YOUR TASK | Up to and including the line with "# the make line", please reproduce the lines below exactly, beginning with the first.

• • •

This design comes from an exercise in tuning for small area, a short achievable clock period and few clock cycles on the open sky130 flow, not from production work. In this exercise RTL edits were held to simulation tests only and were not proved equivalent to the original. Power figures rest on the tool's default switching activity, not on a simulated workload.

--- design/flow/run.sh ---
#!/bin/bash
# synth_recipe.tcl (not shown) runs the flow's synth.tcl, then flattens the netlist and writes it again
# the make line also repeats each setting of config.mk as NAME=value (left out here)
make -C /OpenROAD-flow-scripts/flow DESIGN_CONFIG=/design/flow/config.mk WORK_HOME=/design/flow/orfs CLKGATE_MAP_FILE= SYNTH_SCRIPT=/design/flow/synth_recipe.tcl finish
--- design/flow/design.v ---
`default_nettype none
package pe_pkg;
	typedef logic signed [21-1:0] psum_t;
	typedef logic [$clog2(16)-1:0] psum_idx_t;
endpackage
`default_nettype wire
`timescale 1ns/1ns
`default_nettype none
module pe_fast_add #(
	parameter int W = 21
) (
	input  wire  [W-1:0] a,
	input  wire  [W-1:0] b,
	output logic [W-1:0] s
);
	localparam int L = $clog2(W);
	logic [W-1:0] g [L+1];
	logic [W-1:0] p [L+1];
	assign g[0] = a & b;
	assign p[0] = a ^ b;
	for (genvar k = 0; k < L; k++) begin : g_level
		for (genvar i = 0; i < W; i++) begin : g_bit
			if (i >= (1 << k)) begin : g_op
				assign g[k+1][i] = g[k][i] | (p[k][i] & g[k][i - (1 << k)]);
				assign p[k+1][i] = p[k][i] & p[k][i - (1 << k)];
			end else begin : g_pass
				assign g[k+1][i] = g[k][i];
				assign p[k+1][i] = p[k][i];
			end
		end
	end
	assign s = p[0] ^ {g[L][W-2:0], 1'b0};
endmodule
`default_nettype wire
`timescale 1ns/1ns
`default_nettype none
module pe_top (
	input  wire                          clock,
	input  wire                          reset,
	input  wire                          load_en,
	input  wire                          mac_en,
	output logic                         cal_fin,
	input  wire                          psum_clear,
	input  wire                          psum_enq_en,
	input  wire                          psum_in_valid,
	input  wire pe_pkg::psum_t           psum_in,
	output logic                         psum_in_ready,
	input  wire                          psum_out_ready,
	output logic                         psum_out_valid,
	output pe_pkg::psum_t                psum_out,
	output logic                         psum_acc_fin,
	input  wire                          iact_data_in_valid,
	input  wire  [13-1:0]     iact_data_in,
	output logic                         iact_data_write_fin,
	input  wire                          weight_ptr_in_valid,
	input  wire  [7-1:0]            weight_ptr_in,
	output logic                         weight_ptr_write_fin,
	input  wire                          weight_data_in_valid,
	input  wire  [12-1:0]   weight_data_in,
	output logic                         weight_data_write_fin
);
	localparam int PW   = 21;
	localparam int ROWS = 16 - 1;    
	logic       ia_beat, ia_last, ia_loaded;
	logic [4:0] ia_wr;
	logic       pt_beat, pt_last, pt_loaded;
	logic [4:0] pt_wr;
	logic       wt_beat, wt_last, wt_loaded;
	logic [6:0] wt_wr;
	assign ia_beat = load_en && iact_data_in_valid && !ia_loaded;
	assign ia_last = ia_beat && (iact_data_in[12:5] == 8'd0);
	assign pt_beat = load_en && weight_ptr_in_valid && !pt_loaded;
	assign pt_last = pt_beat && (pt_wr == 5'd31);
	assign wt_beat = load_en && weight_data_in_valid && !wt_loaded;
	assign wt_last = wt_beat && (weight_data_in[11:4] == 8'd0);
	always_ff @(posedge clock) begin
		if (reset) begin
			ia_wr <= '0; ia_loaded <= 1'b0; iact_data_write_fin   <= 1'b0;
			pt_wr <= '0; pt_loaded <= 1'b0; weight_ptr_write_fin  <= 1'b0;
			wt_wr <= '0; wt_loaded <= 1'b0; weight_data_write_fin <= 1'b0;
		end else begin
			iact_data_write_fin   <= ia_last;
			weight_ptr_write_fin  <= pt_last;
			weight_data_write_fin <= wt_last;
			if (!load_en) begin
				ia_wr <= '0; ia_loaded <= 1'b0;
				pt_wr <= '0; pt_loaded <= 1'b0;
				wt_wr <= '0; wt_loaded <= 1'b0;
			end else begin
				if (ia_beat) begin ia_wr <= ia_wr + 1'b1; ia_loaded <= ia_last; end
				if (pt_beat) begin pt_wr <= pt_wr + 1'b1; pt_loaded <= pt_last; end
				if (wt_beat) begin wt_wr <= wt_wr + 1'b1; wt_loaded <= wt_last; end
			end
		end
	end
	logic [4:0]  ia_len;
	logic [31:0] ia_occ;
	always_ff @(posedge clock) begin
		if (ia_beat) begin
			if (ia_last)
				ia_len <= ia_wr;
			if (ia_wr == 5'd0)
				ia_occ <= ia_last ? 32'd0 : (32'd1 << iact_data_in[4:0]);
			else if (!ia_last)
				ia_occ <= ia_occ | (32'd1 << iact_data_in[4:0]);
		end
	end
	logic [12:0] ia_mem [31];
	logic [11:0] we_mem [64];
	logic [11:0] wo_mem [63];
	logic [6:0]  pt_mem [32];
	always_ff @(posedge clock) begin
		if (ia_beat && ia_wr != 5'd31)
			ia_mem[ia_wr] <= iact_data_in;
		if (pt_beat)
			pt_mem[pt_wr] <= weight_ptr_in;
		if (wt_beat && !wt_wr[0])
			we_mem[wt_wr[6:1]] <= weight_data_in;
		if (wt_beat && wt_wr[0] && wt_wr[6:1] != 6'd63)
			wo_mem[wt_wr[6:1]] <= weight_data_in;
	end
	logic ia_act, pt_act, wt_act;
	assign ia_act = (ia_wr != 5'd0) && !ia_loaded;
	assign pt_act = (pt_wr != 5'd0) && !pt_loaded;
	assign wt_act = (wt_wr != 7'd0) && !wt_loaded;
	logic restart_load;
	assign restart_load = (ia_beat && ia_wr == 5'd0) ||
	                      (pt_beat && pt_wr == 5'd0) ||
	                      (wt_beat && wt_wr == 7'd0);
	logic        spec;          
	logic        mac_pend;
	logic        restart;
	logic        f_done;
	logic [4:0]  f_idx;
	logic [1:0]  qv;            
	logic [7:0]  q_val [2];
	logic [6:0]  q_j   [2];
	logic [6:0]  q_end [2];
	logic        cv;            
	logic [7:0]  c_val;
	logic [6:0]  c_j, c_end;
	logic        a_v0, a_v1;    
	logic [7:0]  a_val;
	logic [11:0] a_w0, a_w1;
	logic        b_v0, b_v1;    
	logic signed [15:0] b_p0, b_p1;
	logic [3:0]  b_r0, b_r1;
	logic        b_same;        
	logic [PW-1:0] breg [ROWS];
	logic       draining;
	logic [3:0] drain_idx, drain_nidx;
	logic [PW-1:0] preg [ROWS];
	logic        eng_done, commit, restore, kill;
	assign restart = restart_load || (mac_en && (!spec || commit)) || (psum_clear && spec && !commit);
	assign kill    = psum_enq_en && spec && !commit;
	assign restore = spec && !commit && (restart || psum_enq_en);
	logic sweep_load;
	assign sweep_load = (pt_beat && pt_wr == 5'd0) || (wt_beat && wt_wr == 7'd0) ||
	                    pt_act || wt_act;
	logic        swp;
	logic [4:0]  sc, pos;
	logic [30:0] s_m, s_rest;
	logic [4:0]  s_pi, s_nc;
	logic        s_any, s_multi, s_hi;
	logic [31:0] s_occ_hi;
	always_comb begin
		for (int i = 0; i < 31; i++)
			s_m[i] = (ia_mem[i][4:0] == sc) && (5'(i) < ia_len) && (5'(i) >= pos);
		s_pi = '0;
		for (int i = 30; i >= 0; i--)
			if (s_m[i]) s_pi = 5'(i);
		s_any = |s_m;
		s_rest = s_m;
		s_rest[s_pi] = 1'b0;
		s_multi = |s_rest;
		for (int c = 0; c < 32; c++)
			s_occ_hi[c] = ia_occ[c] && (5'(c) > sc);
		s_nc = '0;
		for (int c = 31; c >= 0; c--)
			if (s_occ_hi[c]) s_nc = 5'(c);
		s_hi = |s_occ_hi;
	end
	logic [4:0]  f_i, f_col, f_ocol;
	logic [7:0]  f_val;
	logic [6:0]  f_start, f_end;
	logic        f_avail, f_col_ok, f_room, f_go, s_go, f_push, f_term;
	assign f_i      = swp ? s_pi : f_idx;
	assign f_val    = (f_i == 5'd31) ? 8'd0 : ia_mem[f_i][12:5];
	assign f_ocol   = (f_idx == 5'd31) ? 5'd0 : ia_mem[f_idx][4:0];
	assign f_term   = (f_idx == 5'd31) || (ia_mem[f_idx][12:5] == 8'd0);
	assign f_col    = swp ? sc : f_ocol;
	assign f_start  = (f_col == 5'd0) ? 7'd0 : pt_mem[f_col - 1'b1];
	assign f_end    = pt_mem[f_col];
	assign f_avail  = !ia_act || (f_idx < ia_wr);
	assign f_col_ok = !pt_act || (f_col < pt_wr);
	assign f_room   = !qv[1];
	assign f_go     = spec && !swp && !f_done && f_room && f_avail;
	assign s_go     = spec && swp && !f_done && f_room && !ia_act && f_col_ok;
	assign f_push   = (f_go && !f_term && f_col_ok || s_go && s_any) && (f_start != f_end);
	logic [5:0]  e_addr, o_addr;
	logic [11:0] e_w, o_w;
	logic        ok0, ok1, issue, fin, take;
	logic [6:0]  j1, j2, nj;
	assign j1     = c_j + 7'd1;
	assign j2     = c_j + 7'd2;
	assign e_addr = j1[6:1];
	assign o_addr = c_j[6:1];
	assign e_w    = we_mem[e_addr];
	assign o_w    = (o_addr == 6'd63) ? 12'd0 : wo_mem[o_addr];
	assign ok0    = !wt_act || (c_j < wt_wr);
	assign ok1    = (j1 != c_end) && (!wt_act || (j1 < wt_wr));
	assign issue  = cv && ok0;
	assign nj     = ok1 ? j2 : j1;
	assign fin    = issue && (ok1 ? (j2 == c_end) : (j1 == c_end));
	assign take   = qv[0] && (!cv || fin);
	logic signed [7:0]  m_a, m_w0, m_w1;
	assign m_a  = a_val;
	assign m_w0 = a_w0[11:4];
	assign m_w1 = a_w1[11:4];
	assign eng_done = f_done && !qv[0] && !cv && !a_v0 && !a_v1 && !b_v0 && !b_v1;
	assign commit   = mac_pend && eng_done;
	assign cal_fin  = commit;
	always_ff @(posedge clock) begin
		if (reset || kill) begin
			spec      <= 1'b0;
			mac_pend  <= 1'b0;
			f_done    <= 1'b1;
			f_idx     <= '0;
			qv        <= '0;
			cv        <= 1'b0;
			a_v0      <= 1'b0;
			a_v1      <= 1'b0;
			b_v0      <= 1'b0;
			b_v1      <= 1'b0;
		end else if (restart) begin
			spec      <= 1'b1;
			mac_pend  <= mac_en;
			f_done    <= 1'b0;
			f_idx     <= '0;
			qv        <= '0;
			cv        <= 1'b0;
			a_v0      <= 1'b0;
			a_v1      <= 1'b0;
			b_v0      <= 1'b0;
			b_v1      <= 1'b0;
			swp       <= sweep_load;
			sc        <= '0;
			pos       <= '0;
		end else begin
			if (mac_en)
				mac_pend <= 1'b1;
			else if (commit) begin
				mac_pend <= 1'b0;
				spec     <= 1'b0;
			end
			if (f_go) begin
				if (f_term)
					f_done <= 1'b1;
				else if (f_col_ok)
					f_idx <= f_idx + 1'b1;
			end
			if (s_go) begin
				if (s_any)
					pos <= s_pi + 1'b1;
				if (!s_any || !s_multi || f_start == f_end) begin
					pos <= '0;
					sc  <= s_nc;
					if (!s_hi)
						f_done <= 1'b1;
				end
			end
			if (take) begin
				if (qv[1]) begin
					q_val[0] <= q_val[1]; q_j[0] <= q_j[1]; q_end[0] <= q_end[1];
				end else if (f_push) begin
					q_val[0] <= f_val; q_j[0] <= f_start; q_end[0] <= f_end;
				end
				qv <= {1'b0, qv[1] || f_push};
			end else if (f_push) begin
				if (qv[0]) begin
					q_val[1] <= f_val; q_j[1] <= f_start; q_end[1] <= f_end;
					qv[1] <= 1'b1;
				end else begin
					q_val[0] <= f_val; q_j[0] <= f_start; q_end[0] <= f_end;
					qv[0] <= 1'b1;
				end
			end
			if (!cv || fin) begin
				cv    <= qv[0];
				c_val <= q_val[0];
				c_j   <= q_j[0];
				c_end <= q_end[0];
			end else if (issue) begin
				c_j <= nj;
			end
			a_v0  <= issue && (c_j[0] ? o_w[3:0] : e_w[3:0]) != 4'hf;
			a_v1  <= issue && ok1 && (c_j[0] ? e_w[3:0] : o_w[3:0]) != 4'hf;
			a_val <= c_val;
			a_w0  <= c_j[0] ? o_w : e_w;
			a_w1  <= c_j[0] ? e_w : o_w;
			b_v0   <= a_v0;
			b_v1   <= a_v1;
			b_same <= a_w0[3:0] == a_w1[3:0];
			b_p0   <= m_a * m_w0;
			b_p1   <= m_a * m_w1;
			b_r0   <= a_w0[3:0];
			b_r1   <= a_w1[3:0];
		end
	end
	logic [PW-1:0] acc0, acc1, p0x, p1x;
	logic          w1_same;
	assign w1_same = b_v1 && b_same;
	assign p0x  = b_v0 ? {{(PW-16){b_p0[15]}}, b_p0} : '0;
	assign p1x  = {{(PW-16){b_p1[15]}}, b_p1};
	logic [3:0]    rd0_idx;
	logic [PW-1:0] rd0;
	assign rd0_idx = draining ? drain_nidx : b_r0;
	assign rd0  = (rd0_idx == 4'hf) ? '0 : preg[rd0_idx];
	assign acc0 = rd0 + p0x + (w1_same ? p1x : '0);
	assign acc1 = preg[b_r1] + p1x;
	always_ff @(posedge clock) begin
		for (int r = 0; r < ROWS; r++) begin
			if (reset || psum_clear)
				preg[r] <= '0;
			else if (restore)
				preg[r] <= breg[r];
			else if ((b_v0 || w1_same) && b_r0 == 4'(r))
				preg[r] <= acc0;
			else if (b_v1 && b_r1 == 4'(r))
				preg[r] <= acc1;
		end
	end
	always_ff @(posedge clock) begin
		for (int r = 0; r < ROWS; r++) begin
			if (psum_clear)
				breg[r] <= '0;
			else if (restart && !restore)
				breg[r] <= preg[r];
		end
	end
	logic       xfer;
	logic [PW-1:0] drain_data;
	assign drain_nidx     = drain_idx + 1'b1;
	assign psum_out_valid = draining && psum_in_valid;
	assign psum_in_ready  = draining && psum_out_ready;
	pe_fast_add #(.W(PW)) i_drain_add (.a(drain_data), .b(psum_in), .s(psum_out));
	assign xfer           = draining && psum_in_valid && psum_out_ready;
	assign psum_acc_fin   = xfer && (drain_idx == 4'hf);
	always_ff @(posedge clock) begin
		if (psum_enq_en)
			drain_data <= restore ? breg[0] : preg[0];
		else if (xfer)
			drain_data <= rd0;
	end
	always_ff @(posedge clock) begin
		if (reset) begin
			draining  <= 1'b0;
			drain_idx <= '0;
		end else if (psum_enq_en) begin
			draining  <= 1'b1;
			drain_idx <= '0;
		end else if (xfer) begin
			drain_idx <= drain_idx + 1'b1;
			if (psum_acc_fin)
				draining <= 1'b0;
		end
	end
endmodule
`default_nettype wire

• • •

RESPONSE |
This design comes from an exercise in tuning for small area, a short achievable clock period and few clock cycles on the open sky130 flow, not from production work. In this exercise RTL edits were held to simulation tests only and were not proved equivalent to the original. Power figures rest on the tool's default switching activity, not on a simulated workload.

--- design/flow/run.sh ---
#!/bin/bash
# synth_recipe.tcl (not shown) runs the flow's synth.tcl, then flattens the netlist and writes it again
# the make line also repeats each setting of config.mk as NAME=value (left out here)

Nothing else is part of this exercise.